Aussage 4 hat wieder recht eindeutige Konsequenzen und beschränkt die Spieler ziemlich stark. Nur in den Wünschen und Gedanken ihres Protagonisten können sie noch frei wirken.
Besser als sich in deratigen Floskeln zu ergehen ist es jedoch die geforderten Handlungsmuster, der Handlungsmuster genau zu beschreiben. Fragen, die fürs Rollenspiel typischer Weise beantwortet werden müssen, sind unter Anderem:
- Wer spielt wann welchen Charakter?
- Wer legt Charakterwerte / Schwierigkeiten / sonstige Zahlen fest?
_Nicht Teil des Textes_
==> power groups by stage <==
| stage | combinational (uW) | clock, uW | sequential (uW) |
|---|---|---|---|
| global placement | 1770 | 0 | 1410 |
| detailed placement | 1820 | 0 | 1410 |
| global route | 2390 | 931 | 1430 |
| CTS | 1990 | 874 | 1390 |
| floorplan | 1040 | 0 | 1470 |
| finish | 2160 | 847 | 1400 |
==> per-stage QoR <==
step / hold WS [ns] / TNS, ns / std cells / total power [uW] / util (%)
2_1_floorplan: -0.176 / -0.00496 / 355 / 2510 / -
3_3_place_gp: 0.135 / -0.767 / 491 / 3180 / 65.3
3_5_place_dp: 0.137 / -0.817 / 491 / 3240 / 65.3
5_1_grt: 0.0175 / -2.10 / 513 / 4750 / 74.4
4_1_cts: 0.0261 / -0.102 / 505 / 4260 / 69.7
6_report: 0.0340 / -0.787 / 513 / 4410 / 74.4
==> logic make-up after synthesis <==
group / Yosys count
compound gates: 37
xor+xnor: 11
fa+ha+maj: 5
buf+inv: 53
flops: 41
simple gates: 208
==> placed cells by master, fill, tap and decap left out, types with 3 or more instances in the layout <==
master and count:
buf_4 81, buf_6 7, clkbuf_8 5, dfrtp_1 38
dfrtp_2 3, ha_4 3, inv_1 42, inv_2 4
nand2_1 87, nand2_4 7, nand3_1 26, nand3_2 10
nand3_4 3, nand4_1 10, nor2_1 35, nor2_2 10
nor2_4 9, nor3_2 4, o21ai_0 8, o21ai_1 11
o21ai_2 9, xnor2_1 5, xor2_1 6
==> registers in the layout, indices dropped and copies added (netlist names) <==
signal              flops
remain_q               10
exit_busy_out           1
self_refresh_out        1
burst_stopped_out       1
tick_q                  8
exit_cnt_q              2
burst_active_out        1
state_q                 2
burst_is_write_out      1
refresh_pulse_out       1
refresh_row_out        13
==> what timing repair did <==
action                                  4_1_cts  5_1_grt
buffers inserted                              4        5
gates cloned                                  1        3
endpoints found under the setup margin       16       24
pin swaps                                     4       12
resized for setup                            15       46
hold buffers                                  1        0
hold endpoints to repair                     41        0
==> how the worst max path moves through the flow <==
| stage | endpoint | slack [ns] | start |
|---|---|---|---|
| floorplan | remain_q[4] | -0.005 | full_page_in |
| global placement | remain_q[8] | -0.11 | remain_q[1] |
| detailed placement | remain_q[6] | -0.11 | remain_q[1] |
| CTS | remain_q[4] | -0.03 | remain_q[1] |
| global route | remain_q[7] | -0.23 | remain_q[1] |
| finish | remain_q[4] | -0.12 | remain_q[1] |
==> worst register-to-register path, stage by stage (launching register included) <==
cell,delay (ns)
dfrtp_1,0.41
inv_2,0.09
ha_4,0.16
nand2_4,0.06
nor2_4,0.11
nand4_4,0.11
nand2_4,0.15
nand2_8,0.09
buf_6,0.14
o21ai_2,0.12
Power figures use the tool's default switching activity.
==> src/hdl/cmp_mode_ctrl.sv <==
// Chosen here: the address map and the AXI4-Lite slave port.
`timescale 1ns/1ns
`default_nettype none
module cmp_mode_ctrl
	import cmp_pkg::*;
(
	input wire logic clk,
	input wire logic rst_n,
	input wire logic [7:0] s_axi_awaddr,
	input wire logic s_axi_awvalid,
	output logic s_axi_awready,
	input wire logic [31:0] s_axi_wdata,
	input wire logic [3:0] s_axi_wstrb,
	input wire logic s_axi_wvalid,
	output logic s_axi_wready,
	output logic [1:0] s_axi_bresp,
	output logic s_axi_bvalid,
	input wire logic s_axi_bready,
	input wire logic [7:0] s_axi_araddr,
	input wire logic s_axi_arvalid,
	output logic s_axi_arready,
	output logic [31:0] s_axi_rdata,
	output logic [1:0] s_axi_rresp,
	output logic s_axi_rvalid,
	input wire logic s_axi_rready,
	input wire logic cpu_wait,
	input wire logic cpu_stop,
	input wire logic special_mode,
	input wire logic bus_rx_pin,
	output logic bus_tx_pin,
	input wire logic mac_tx_bit,
	output logic mac_rx_bit,
	input wire logic bit_tick,
	input wire logic mac_receiving,
	input wire logic bus_off,
	input wire logic rx_bg_full,
	input wire logic [2:0] tx_sent,
	input wire logic [2:0] tx_aborted,
	output logic proto_run,
	output logic proto_abort,
	output logic tx_allow,
	output logic [2:0] abort_go,
	output logic rx_fg_load,
	output logic busoff_count_en,
	output logic wake_event,
	output logic [15:0] bit_timing,
	output logic [31:0] filter_cfg
);

	typedef struct packed {
		logic init_req;
		logic slp_req;
		logic wake_en;
		logic stop_wait;
		logic rx_full;
		logic wake_filt;
		logic listen;
		logic mod_en;
		logic en_locked;
		logic [15:0] btime;
		logic [31:0] filt;
		logic [2:0] txe;
		logic [2:0] abrq;
		logic [2:0] abak;
		logic ireq_s1;
		logic ireq_s2;
		logic can_init;
		logic iack_s1;
		logic iack_s2;
		logic sreq_s1;
		logic sreq_s2;
		logic sack_s1;
		logic sack_s2;
		cmp_state_type state;
		logic wake_lat;
		logic was_sleep;
		logic [7:0] cnt;
		logic [7:0] fcnt;
		logic [3:0] rcnt;
		logic aw_have;
		logic w_have;
		logic [7:0] waddr;
		logic [31:0] wdat;
		logic [3:0] wstrb;
		logic awready;
		logic wready;
		logic bvalid;
		logic [1:0] bresp;
		logic arready;
		logic rvalid;
		logic [31:0] rdata;
		logic [1:0] rresp;
		logic tx_pin;
		logic mac_rx;
		logic run;
		logic abort;
		logic txa;
		logic [2:0] abgo;
		logic fg_load;
		logic bo_cnt;
		logic wake;
		logic pd_woke;
	} cmp_regs_type;

	cmp_regs_type q;
	cmp_regs_type n;
	logic rst_s1_q;
	logic rst_core_n_q;

	function automatic logic [31:0] merge(input logic [31:0] old, input logic [31:0] val,
		input logic [3:0] strb);
		logic [31:0] r;
		r = old;
		for (int i = 0; i < 4; i++)
		begin
			if (strb[i])
				r[8*i +: 8] = val[8*i +: 8];
		end
		return r;
	endfunction : merge

	function automatic logic active(input cmp_state_type s);
		return (s == ST_RUN) || (s == ST_SLEEP_WAIT);
	endfunction : active

	////////////////////////////////////////////////////////////////////////
	always_ff @(posedge clk or negedge rst_n)
	begin
		if (!rst_n)
		begin
			rst_s1_q <= 1'b0;
			rst_core_n_q <= 1'b0;
		end
		else
		begin
			rst_s1_q <= 1'b1;
			rst_core_n_q <= rst_s1_q;
		end
	end

	////////////////////////////////////////////////////////////////////////
	always_comb
	begin
		logic pd_req;
		logic dom;
		logic wake_det;
		logic [31:0] wv;
		logic cfg_ok;
		logic done_all;
		pd_req = 1'b0;
		dom = 1'b0;
		wake_det = 1'b0;
		wv = 32'h00000000;
		cfg_ok = 1'b0;
		done_all = 1'b0;
		n = q;
		n.wake = 1'b0;
		n.fg_load = 1'b0;
		if (q.state != ST_POWER_DOWN)
			n.pd_woke = 1'b0;

		// stop always once enabled, wait only with stop bit
		// plain wait leaves the block running
		pd_req = q.mod_en && (cpu_stop || (cpu_wait && q.stop_wait));

		// dominant must persist when filter selected
		dom = !bus_rx_pin;
		n.fcnt = (dom && q.fcnt != WAKE_FILT_CYC) ? q.fcnt + 8'h01 : (dom ? q.fcnt : 8'h00);
		wake_det = q.wake_filt ? (dom && q.fcnt == WAKE_FILT_CYC) : dom;

		// request into protocol side, acknowledges back
		n.ireq_s1 = q.init_req;
		n.ireq_s2 = q.ireq_s1;
		n.can_init = q.ireq_s2;
		n.iack_s1 = q.can_init && (q.state == ST_INIT);
		n.iack_s2 = q.iack_s1;
		n.sreq_s1 = q.slp_req;
		n.sreq_s2 = q.sreq_s1;
		n.sack_s1 = (q.state == ST_SLEEP);
		n.sack_s2 = q.sack_s1;

		// wake enable only counts as set at sleep entry
		if (q.state != ST_SLEEP && q.state != ST_POWER_DOWN)
			n.wake_lat = q.wake_en;

		done_all = (q.txe == RST_TX_EMPTY) && !mac_receiving;

		// protocol-side mode sequencing
		case (q.state)
			ST_DISABLED:
			begin
				if (q.mod_en)
					n.state = ST_INIT;
			end
			ST_INIT:
			begin
				if (!q.can_init)
				begin
					n.state = ST_RESYNC;
					n.rcnt = 4'h0;
				end
			end
			ST_RUN:
			begin
				// sleep at once only when idle
				if (q.sreq_s2)
					n.state = done_all ? ST_SLEEP : ST_SLEEP_WAIT;
			end
			ST_SLEEP_WAIT:
			begin
				// finish scheduled tx and current rx first
				if (!q.sreq_s2)
					n.state = ST_RUN;
				else if (done_all)
					n.state = ST_SLEEP;
			end
			ST_SLEEP:
			begin
				// leave on request clear or enabled activity
				if (!q.sreq_s2)
				begin
					n.state = ST_RESYNC;
					n.rcnt = 4'h0;
				end
				else if (q.wake_lat && wake_det)
				begin
					n.state = ST_RESYNC;
					n.rcnt = 4'h0;
					n.slp_req = 1'b0;
					n.wake = 1'b1;
				end
			end
			ST_POWER_DOWN:
			begin
				// one pulse per stay, a held dominant would repeat it
				if (q.was_sleep && q.wake_lat && wake_det && !q.pd_woke)
				begin
					n.wake = 1'b1;
					n.pd_woke = 1'b1;
				end
				if (!pd_req)
				begin
					// fixed recovery delay unless slept before
					n.state = q.was_sleep ? ST_SLEEP : ST_RECOVERY;
					n.cnt = 8'h00;
				end
			end
			ST_RECOVERY:
			begin
				n.cnt = q.cnt + 8'h01;
				if (q.cnt == RECOVERY_CYC - 8'h01)
				begin
					n.state = ST_RESYNC;
					n.rcnt = 4'h0;
				end
			end
			ST_RESYNC:
			begin
				// eleven recessive bits before joining the bus
				if (bit_tick)
					n.rcnt = bus_rx_pin ? q.rcnt + 4'h1 : 4'h0;
				if (q.rcnt == IDLE_BITS)
					n.state = ST_RUN;
			end
			default:
			begin
				n.state = ST_DISABLED;
			end
		endcase

		// disable beats power down, power down beats init, init beats everything else
		if (!q.mod_en)
			n.state = ST_DISABLED;
		else if (pd_req && q.state != ST_POWER_DOWN && q.state != ST_DISABLED)
		begin
			n.state = ST_POWER_DOWN;
			n.was_sleep = (q.state == ST_SLEEP);
		end
		// init request aborts any mode except power down and disabled at once
		else if (q.can_init && q.state != ST_POWER_DOWN && q.state != ST_DISABLED)
			n.state = ST_INIT;

		// register bus: write side
		cfg_ok = special_mode || q.iack_s2;
		if (s_axi_awvalid && q.awready)
		begin
			n.aw_have = 1'b1;
			n.waddr = s_axi_awaddr;
		end
		if (s_axi_wvalid && q.wready)
		begin
			n.w_have = 1'b1;
			n.wdat = s_axi_wdata;
			n.wstrb = s_axi_wstrb;
		end
		if (s_axi_bvalid && s_axi_bready)
			n.bvalid = 1'b0;
		if (q.aw_have && q.w_have && !q.bvalid)
		begin
			n.aw_have = 1'b0;
			n.w_have = 1'b0;
			n.bvalid = 1'b1;
			n.bresp = RESP_OKAY;
			if (q.state == ST_POWER_DOWN)
				n.bresp = RESP_SLVERR;
			else
				case (q.waddr)
					OFS_CTRL0:
					begin
						wv = merge({24'h000000, q.rx_full, 1'b0, q.stop_wait, 2'h0, q.wake_en,
							q.slp_req, q.init_req}, q.wdat, q.wstrb);
						if (wv[C0_INIT_REQ] || q.iack_s2)
							n.init_req = wv[C0_INIT_REQ];
						if (wv[C0_SLEEP_REQ] || q.sack_s2)
							n.slp_req = wv[C0_SLEEP_REQ];
						n.wake_en = wv[C0_WAKE_EN];
						n.stop_wait = wv[C0_STOP_WAIT];
						if (q.wstrb[0] && q.wdat[C0_RX_FULL])
							n.rx_full = 1'b0;
					end
					OFS_CTRL1:
					begin
						wv = merge({24'h000000, q.mod_en, 2'h0, q.listen, 1'b0, q.wake_filt,
							2'h0}, q.wdat, q.wstrb);
						if (cfg_ok)
						begin
							n.wake_filt = wv[C1_WAKE_FILT];
							n.listen = wv[C1_LISTEN];
						end
						if (q.wstrb[0] && (special_mode || !q.en_locked))
						begin
							n.mod_en = wv[C1_MOD_EN];
							n.en_locked = !special_mode;
							if (wv[C1_MOD_EN] && !q.mod_en)
								n.init_req = RST_INIT_REQ;
						end
					end
					// timing and filters writable only in init or special mode
					OFS_BTIME:
					begin
						if (cfg_ok)
							n.btime = 16'(merge({16'h0000, q.btime}, q.wdat, q.wstrb));
					end
					OFS_FILT:
					begin
						if (cfg_ok)
							n.filt = merge(q.filt, q.wdat, q.wstrb);
					end
					OFS_TXF:
					begin
						wv = q.wstrb[0] ? q.wdat : 32'h00000000;
						// empty flags clearable even while asleep
						n.txe = q.txe & ~wv[TF_EMPTY +: 3];
						n.abrq = q.abrq | (wv[TF_ABORT_REQ +: 3] & ~q.txe);
					end
					OFS_STAT:
					begin
					end
					default:
					begin
						n.bresp = RESP_SLVERR;
					end
				endcase
		end

		// hardware events win over software clears
		n.txe = n.txe | tx_sent | tx_aborted;
		n.abak = (q.abak & ~(q.txe & ~n.txe)) | tx_aborted;
		n.abrq = n.abrq & ~(tx_sent | tx_aborted);

		if (active(q.state) && rx_bg_full && !q.rx_full && !q.fg_load)
		begin
			n.fg_load = 1'b1;
			n.rx_full = 1'b1;
		end

		// init mode forces status and control defaults
		if (q.state == ST_INIT)
		begin
			n.txe = RST_TX_EMPTY;
			n.abrq = 3'h0;
			n.abak = 3'h0;
			n.rx_full = 1'b0;
			n.slp_req = 1'b0;
		end

		// register bus: read side
		if (s_axi_rvalid && s_axi_rready)
			n.rvalid = 1'b0;
		if (s_axi_arvalid && q.arready)
		begin
			n.rvalid = 1'b1;
			n.rresp = RESP_OKAY;
			n.rdata = 32'h00000000;
			if (q.state == ST_POWER_DOWN)
				n.rresp = RESP_SLVERR;
			else
				// map readable in every other mode
				case (s_axi_araddr)
					OFS_CTRL0:
					begin
						n.rdata[C0_INIT_REQ] = q.init_req;
						n.rdata[C0_SLEEP_REQ] = q.slp_req;
						n.rdata[C0_WAKE_EN] = q.wake_en;
						n.rdata[C0_STOP_WAIT] = q.stop_wait;
						n.rdata[C0_RX_FULL] = q.rx_full;
					end
					OFS_CTRL1:
					begin
						n.rdata[C1_INIT_ACK] = q.iack_s2;
						n.rdata[C1_SLEEP_ACK] = q.sack_s2;
						n.rdata[C1_WAKE_FILT] = q.wake_filt;
						n.rdata[C1_LISTEN] = q.listen;
						n.rdata[C1_MOD_EN] = q.mod_en;
					end
					OFS_BTIME:
						n.rdata = {16'h0000, q.btime};
					OFS_FILT:
						n.rdata = q.filt;
					OFS_TXF:
					begin
						n.rdata[TF_EMPTY +: 3] = q.txe;
						n.rdata[TF_ABORT_REQ +: 3] = q.abrq;
						n.rdata[TF_ABORT_ACK +: 3] = q.abak;
					end
					OFS_STAT:
						n.rdata[7:0] = q.state;
					default:
						n.rresp = RESP_SLVERR;
				endcase
		end
		n.awready = !n.aw_have && !n.bvalid;
		n.wready = !n.w_have && !n.bvalid;
		n.arready = !n.rvalid;

		// pin and protocol-engine controls
		// tx recessive unless active and talking
		n.tx_pin = (active(n.state) && !q.listen) ? mac_tx_bit : 1'b1;
		// masked receive input while locked asleep
		if ((n.state == ST_SLEEP || n.state == ST_POWER_DOWN) && !n.wake_lat)
			n.mac_rx = 1'b1;
		// own dominant bits seen internally only
		else if (q.listen)
			n.mac_rx = bus_rx_pin && mac_tx_bit;
		else
			n.mac_rx = bus_rx_pin;
		// protocol clocks stop in sleep, init, power down
		n.run = active(n.state) || (n.state == ST_RESYNC);
		n.abort = (n.state == ST_INIT) || (n.state == ST_POWER_DOWN) ||
			(n.state == ST_DISABLED);
		n.txa = active(n.state) && !q.listen && (n.txe != RST_TX_EMPTY);
		n.abgo = active(n.state) ? (n.abrq & ~n.txe) : 3'h0;
		// bus-off count pauses asleep, resumes after
		n.bo_cnt = bus_off && n.run;
	end

	////////////////////////////////////////////////////////////////////////
	always_ff @(posedge clk or negedge rst_core_n_q)
	begin
		if (!rst_core_n_q)
		begin
			q <= '0;
			// out of reset disabled, enable clear
			q.state <= ST_DISABLED;
			q.init_req <= RST_INIT_REQ;
			q.txe <= RST_TX_EMPTY;
			q.btime <= RST_BTIME;
			q.filt <= RST_FILT;
			q.tx_pin <= 1'b1;
			q.mac_rx <= 1'b1;
			q.abort <= 1'b1;
			q.awready <= 1'b1;
			q.wready <= 1'b1;
			q.arready <= 1'b1;
		end
		else
			q <= n;
	end

	assign s_axi_awready = q.awready;
	assign s_axi_wready = q.wready;
	assign s_axi_bvalid = q.bvalid;
	assign s_axi_bresp = q.bresp;
	assign s_axi_arready = q.arready;
	assign s_axi_rvalid = q.rvalid;
	assign s_axi_rdata = q.rdata;
	assign s_axi_rresp = q.rresp;
	assign bus_tx_pin = q.tx_pin;
	assign mac_rx_bit = q.mac_rx;
	assign proto_run = q.run;
	assign proto_abort = q.abort;
	assign tx_allow = q.txa;
	assign abort_go = q.abgo;
	assign rx_fg_load = q.fg_load;
	assign busoff_count_en = q.bo_cnt;
	assign wake_event = q.wake;
	assign bit_timing = q.btime;
	assign filter_cfg = q.filt;

endmodule : cmp_mode_ctrl
`default_nettype wire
- Wer rahmt wann eine Szene? ("Szenen rahmen" bezeichnet dabei festzulegen, wie sich die Situation darstellt, wer anwesend ist, etc.)
- Wer interpetiert welche Eigenschaft / welchen Würfelwurf / etc.?
Dagegen ist es z.B. nicht nötig festzulegen, wer über Regelauslegungen oder Streitigkeiten in der Gruppe entscheidet. Die meisten Leser werden fähig sein alleine zu entscheiden, wie sie Probleme beilegen wollen.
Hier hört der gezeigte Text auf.